Александр Гамильтон родился 11 января 1757 года. Его мать умерла в его раннем детстве, что стало более чем серьезной потерей, ибо она была выдающейся женщиной. Он был единственным из ее детей, кто пережил ее. Его отец вскоре обеднел, и ребенок зависел от родственников матери в плане содержания и образования. Они жили на Санта-Крус, где он и воспитывался. Незадолго до завершения своего тринадцатого года он поступил в контору мистера Крюгера, купца с Санта-Крус. Несмотря на юный возраст, работодатель оставил его за главного в своих делах, пока сам совершал визит в Нью-Йорк, и имел все основания быть довольным этим решением. Он читал все книги, которые мог достать, и читал их с пониманием. Даже в столь раннем возрасте он был примечателен мужественностью своего ума. Он также писал; и отчет об урагане 1772 года, который он предоставил в общественный журнал, привлек столько внимания, что его разыскали, и было решено отправить его в Нью-Йорк для получения регулярного образования. Он покинул Санта-Крус и отплыл в Бостон, в порт которого прибыл в октябре 1772 года. Направившись в Нью-Йорк, он был отправлен в школу в Элизабеттауне, штат Нью-Джерси; а в 1773 году поступил в Королевский колледж в городе Нью-Йорке, где с выдающимся успехом продолжил обучение. Но происходили события, которые должны были поместить его в совсем иную школу, чем та, в которой он готовился стать врачом. Ему предстояло стать врачом государства, и для этой цели он был брошен среди людей и назначен выполнять работу людей высочайшего интеллекта в возрасте, когда большинство людей еще не завершили и половины обычного обучения, которое должно подготовить их к началу обычной рутины обычной жизни.
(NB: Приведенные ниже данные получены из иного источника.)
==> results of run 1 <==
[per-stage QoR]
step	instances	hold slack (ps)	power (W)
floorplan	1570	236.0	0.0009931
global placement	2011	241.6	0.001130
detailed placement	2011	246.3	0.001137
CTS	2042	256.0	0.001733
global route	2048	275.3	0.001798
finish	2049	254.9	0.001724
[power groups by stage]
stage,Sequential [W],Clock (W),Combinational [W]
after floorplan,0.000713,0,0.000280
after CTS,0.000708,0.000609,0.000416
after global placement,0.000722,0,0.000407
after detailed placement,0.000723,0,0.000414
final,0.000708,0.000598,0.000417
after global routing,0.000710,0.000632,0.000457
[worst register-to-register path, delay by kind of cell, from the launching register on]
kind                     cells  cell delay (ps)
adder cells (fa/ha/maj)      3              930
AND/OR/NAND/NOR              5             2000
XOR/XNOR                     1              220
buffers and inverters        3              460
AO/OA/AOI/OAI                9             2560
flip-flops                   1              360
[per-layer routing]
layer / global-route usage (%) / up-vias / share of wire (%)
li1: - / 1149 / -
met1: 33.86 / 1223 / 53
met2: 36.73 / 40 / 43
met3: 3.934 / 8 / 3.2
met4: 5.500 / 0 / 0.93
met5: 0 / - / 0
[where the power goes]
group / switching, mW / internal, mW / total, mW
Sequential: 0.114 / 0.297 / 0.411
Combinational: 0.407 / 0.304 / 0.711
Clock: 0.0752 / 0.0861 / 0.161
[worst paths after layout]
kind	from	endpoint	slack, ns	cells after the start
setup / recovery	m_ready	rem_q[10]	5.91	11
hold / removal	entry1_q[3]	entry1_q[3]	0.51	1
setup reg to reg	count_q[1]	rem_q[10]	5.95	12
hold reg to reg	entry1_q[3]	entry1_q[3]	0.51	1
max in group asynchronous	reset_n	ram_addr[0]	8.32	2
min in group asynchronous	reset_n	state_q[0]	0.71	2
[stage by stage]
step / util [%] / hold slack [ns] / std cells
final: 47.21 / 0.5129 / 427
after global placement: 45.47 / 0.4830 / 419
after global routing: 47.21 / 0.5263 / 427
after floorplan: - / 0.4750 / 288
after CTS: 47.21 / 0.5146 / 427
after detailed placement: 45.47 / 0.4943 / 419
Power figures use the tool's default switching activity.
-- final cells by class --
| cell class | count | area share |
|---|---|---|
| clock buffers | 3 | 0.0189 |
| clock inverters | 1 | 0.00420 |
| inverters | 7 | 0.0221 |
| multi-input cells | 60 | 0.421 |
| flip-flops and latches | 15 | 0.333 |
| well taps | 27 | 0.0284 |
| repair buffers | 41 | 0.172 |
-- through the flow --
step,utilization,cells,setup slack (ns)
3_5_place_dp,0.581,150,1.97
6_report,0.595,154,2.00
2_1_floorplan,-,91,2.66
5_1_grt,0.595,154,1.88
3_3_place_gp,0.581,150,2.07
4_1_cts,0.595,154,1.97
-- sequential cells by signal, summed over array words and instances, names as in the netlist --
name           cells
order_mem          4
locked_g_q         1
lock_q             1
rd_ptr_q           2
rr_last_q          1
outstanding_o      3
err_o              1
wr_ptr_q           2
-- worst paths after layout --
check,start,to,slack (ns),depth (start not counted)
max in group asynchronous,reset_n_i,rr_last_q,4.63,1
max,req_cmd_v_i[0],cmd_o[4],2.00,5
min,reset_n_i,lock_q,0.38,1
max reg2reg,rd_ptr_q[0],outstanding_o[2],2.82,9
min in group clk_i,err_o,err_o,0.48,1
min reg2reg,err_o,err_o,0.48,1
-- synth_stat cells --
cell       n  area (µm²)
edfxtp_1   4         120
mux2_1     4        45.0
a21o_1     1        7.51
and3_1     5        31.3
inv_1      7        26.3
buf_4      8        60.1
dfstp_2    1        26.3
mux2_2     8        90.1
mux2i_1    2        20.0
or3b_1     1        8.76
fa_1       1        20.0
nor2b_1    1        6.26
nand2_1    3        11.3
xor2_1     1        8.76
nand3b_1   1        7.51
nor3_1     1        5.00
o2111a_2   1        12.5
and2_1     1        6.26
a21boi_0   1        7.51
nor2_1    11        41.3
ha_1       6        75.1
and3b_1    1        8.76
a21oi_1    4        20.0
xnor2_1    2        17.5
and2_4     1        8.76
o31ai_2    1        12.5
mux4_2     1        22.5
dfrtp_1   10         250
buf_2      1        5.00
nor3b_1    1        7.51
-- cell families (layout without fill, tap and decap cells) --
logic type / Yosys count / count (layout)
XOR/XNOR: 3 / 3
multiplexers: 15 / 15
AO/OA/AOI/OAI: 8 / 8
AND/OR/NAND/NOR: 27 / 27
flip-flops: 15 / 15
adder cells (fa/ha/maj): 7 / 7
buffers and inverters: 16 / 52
`config.mk`:
```
export PLATFORM = sky130hd
export DESIGN_NAME = ptcalc_dispatcher
export DESIGN_NICKNAME = d
export VERILOG_FILES = /design/src/rtl/ptcalc_dispatcher.sv
export SDC_FILE = /design/constraint.sdc
export NUM_CORES = 1
export LEC_CHECK = 0
export CAP_MARGIN = 40
export CELL_PAD_IN_SITES_DETAIL_PLACEMENT = 2
export CELL_PAD_IN_SITES_GLOBAL_PLACEMENT = 2
export CORE_AREA = 2 2 191 193
export CTS_BUF_LIST = sky130_fd_sc_hd__clkbuf_8
export DETAILED_ROUTE_END_ITERATION = 8
export DIE_AREA = 0 0 193 195
export HOLD_SLACK_MARGIN = 0.02
export PLACE_DENSITY = 0.66
export SYNTH_ARGS = -nofsm -noshare
export SYNTH_HDL_FRONTEND = slang
export SYNTH_SLANG_ARGS = --single-unit
```
`constraint.sdc`:
```
create_clock -name clk -period 2.9 [get_ports clk]
set_input_delay 0.58 -clock clk [delete_from_list [all_inputs] [get_ports clk]]
set_output_delay 0.58 -clock clk [all_outputs]
set_load 0.02 [all_outputs]
```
Связь Гамильтона с историей своей страны, как одного из тех, кто создавал для нее материал, началась в возрасте семнадцати лет. Американская революция неуклонно двигалась вперед, когда он прибыл в Нью-Йорк, и к лету 1774 года она приняла большие масштабы. Он впервые выступил на «Великом собрании в полях» 6 июля и поразил тех, кто его слышал, пылкостью своего красноречия и точностью своей логики. Его слава берет начало с того дня. Он встал на сторону жителей своего нового дома с того момента, как оказался среди них, и никогда не испытывал сомнений или колебаний относительно курса, который долг требовал от него принять и преследовать. Как писатель он был даже более успешен, чем как оратор. Брошюра, которую он написал в декабре 1774 года, защищая Континентальный конгресс, привлекла большое внимание, и ее, как и другую из-под его пера, приписывали ветеранам-вигам, в частности Джону Джею; но доказательства авторства Гамильтона совершенны, иначе мы могли бы согласиться с тори и поверить, что столь способные работы не могли быть написаны юношей восемнадцати лет. Впоследствии появились другие его сочинения, которые были весьма полезны патриотам. Несмотря на юный возраст, он уже рассматривался страной как один из ее передовых защитников с пером в руках. Приближалось время, когда должно было стать известно, что держатель пера может также держать меч, и держать его с эффективной целью.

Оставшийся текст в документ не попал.